**Your instructions**
Only the line containing "4_1_cts: 552 / 120 / 353" and the lines after it, up to the end of the listing, should be written out, each exactly as given.

**Provided data**
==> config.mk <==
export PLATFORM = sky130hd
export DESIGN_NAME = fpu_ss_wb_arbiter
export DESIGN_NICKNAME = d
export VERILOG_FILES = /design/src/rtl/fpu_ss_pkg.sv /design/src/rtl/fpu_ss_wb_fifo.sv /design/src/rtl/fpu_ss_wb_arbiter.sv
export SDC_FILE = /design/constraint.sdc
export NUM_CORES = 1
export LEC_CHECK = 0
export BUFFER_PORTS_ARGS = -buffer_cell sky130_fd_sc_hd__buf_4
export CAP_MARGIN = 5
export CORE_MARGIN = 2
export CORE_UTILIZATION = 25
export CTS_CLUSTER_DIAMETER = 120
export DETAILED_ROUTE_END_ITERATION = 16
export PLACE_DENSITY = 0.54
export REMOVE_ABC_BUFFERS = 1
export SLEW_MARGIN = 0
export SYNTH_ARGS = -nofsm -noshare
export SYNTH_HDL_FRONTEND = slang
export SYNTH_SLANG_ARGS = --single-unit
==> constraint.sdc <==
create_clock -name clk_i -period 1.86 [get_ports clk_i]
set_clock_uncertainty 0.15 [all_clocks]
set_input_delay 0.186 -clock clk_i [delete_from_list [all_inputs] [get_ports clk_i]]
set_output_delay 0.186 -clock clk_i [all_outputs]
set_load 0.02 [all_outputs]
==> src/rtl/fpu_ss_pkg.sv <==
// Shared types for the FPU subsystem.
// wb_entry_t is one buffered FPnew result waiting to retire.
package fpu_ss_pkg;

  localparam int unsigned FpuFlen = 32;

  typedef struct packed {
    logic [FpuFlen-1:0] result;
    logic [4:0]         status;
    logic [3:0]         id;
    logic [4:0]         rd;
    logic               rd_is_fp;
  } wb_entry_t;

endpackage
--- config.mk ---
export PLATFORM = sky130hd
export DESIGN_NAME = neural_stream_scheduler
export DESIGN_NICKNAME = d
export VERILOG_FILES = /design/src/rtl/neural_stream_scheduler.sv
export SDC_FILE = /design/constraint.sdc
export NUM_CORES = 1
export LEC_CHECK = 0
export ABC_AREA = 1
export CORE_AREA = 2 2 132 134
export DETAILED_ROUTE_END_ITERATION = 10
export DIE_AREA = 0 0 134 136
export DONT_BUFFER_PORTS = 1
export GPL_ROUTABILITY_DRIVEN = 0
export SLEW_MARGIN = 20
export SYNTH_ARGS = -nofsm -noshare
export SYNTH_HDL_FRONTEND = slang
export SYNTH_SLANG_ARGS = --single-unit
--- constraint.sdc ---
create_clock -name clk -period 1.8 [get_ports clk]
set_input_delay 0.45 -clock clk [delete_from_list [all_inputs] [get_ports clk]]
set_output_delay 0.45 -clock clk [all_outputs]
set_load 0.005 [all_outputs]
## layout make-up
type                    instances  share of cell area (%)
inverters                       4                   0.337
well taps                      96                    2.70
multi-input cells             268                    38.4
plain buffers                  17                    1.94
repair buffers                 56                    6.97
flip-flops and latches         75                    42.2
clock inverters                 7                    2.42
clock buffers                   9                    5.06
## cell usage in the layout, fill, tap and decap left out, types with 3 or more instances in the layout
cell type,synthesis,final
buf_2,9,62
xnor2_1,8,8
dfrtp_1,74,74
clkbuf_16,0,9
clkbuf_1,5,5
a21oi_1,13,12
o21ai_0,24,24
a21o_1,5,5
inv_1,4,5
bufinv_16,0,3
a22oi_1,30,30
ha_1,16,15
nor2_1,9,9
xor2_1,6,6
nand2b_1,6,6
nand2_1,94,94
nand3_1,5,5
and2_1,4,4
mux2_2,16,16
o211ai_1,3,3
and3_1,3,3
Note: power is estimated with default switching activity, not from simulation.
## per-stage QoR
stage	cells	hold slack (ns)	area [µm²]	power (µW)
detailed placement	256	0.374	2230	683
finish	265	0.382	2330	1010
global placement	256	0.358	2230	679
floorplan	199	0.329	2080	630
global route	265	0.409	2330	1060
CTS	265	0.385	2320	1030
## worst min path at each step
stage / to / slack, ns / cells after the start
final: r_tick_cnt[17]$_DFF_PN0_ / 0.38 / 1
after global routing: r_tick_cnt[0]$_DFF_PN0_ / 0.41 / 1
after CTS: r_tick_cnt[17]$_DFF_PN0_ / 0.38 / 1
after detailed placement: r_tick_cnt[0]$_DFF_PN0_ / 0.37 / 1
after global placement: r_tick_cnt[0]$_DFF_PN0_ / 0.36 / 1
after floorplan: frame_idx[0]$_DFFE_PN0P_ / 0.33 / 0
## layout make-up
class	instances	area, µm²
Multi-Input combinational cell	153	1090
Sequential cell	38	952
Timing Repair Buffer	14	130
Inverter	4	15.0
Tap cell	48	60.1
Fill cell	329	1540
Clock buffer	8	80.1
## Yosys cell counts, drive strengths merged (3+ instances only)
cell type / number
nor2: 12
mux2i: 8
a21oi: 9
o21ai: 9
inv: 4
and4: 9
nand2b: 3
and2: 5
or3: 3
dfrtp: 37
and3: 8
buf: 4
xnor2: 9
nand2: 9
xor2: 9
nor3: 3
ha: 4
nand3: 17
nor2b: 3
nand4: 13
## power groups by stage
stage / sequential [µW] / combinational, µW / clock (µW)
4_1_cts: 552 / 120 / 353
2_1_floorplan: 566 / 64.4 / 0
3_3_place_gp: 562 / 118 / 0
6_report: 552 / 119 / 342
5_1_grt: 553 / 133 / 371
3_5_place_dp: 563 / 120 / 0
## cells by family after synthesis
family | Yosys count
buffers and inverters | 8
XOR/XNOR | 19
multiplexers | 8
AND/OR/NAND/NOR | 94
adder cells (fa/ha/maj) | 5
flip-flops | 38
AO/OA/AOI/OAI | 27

**Answer box**
4_1_cts: 552 / 120 / 353
2_1_floorplan: 566 / 64.4 / 0
3_3_place_gp: 562 / 118 / 0
6_report: 552 / 119 / 342
5_1_grt: 553 / 133 / 371
3_5_place_dp: 563 / 120 / 0
## cells by family after synthesis
family | Yosys count
buffers and inverters | 8
XOR/XNOR | 19
multiplexers | 8
AND/OR/NAND/NOR | 94
adder cells (fa/ha/maj) | 5
flip-flops | 38
AO/OA/AOI/OAI | 27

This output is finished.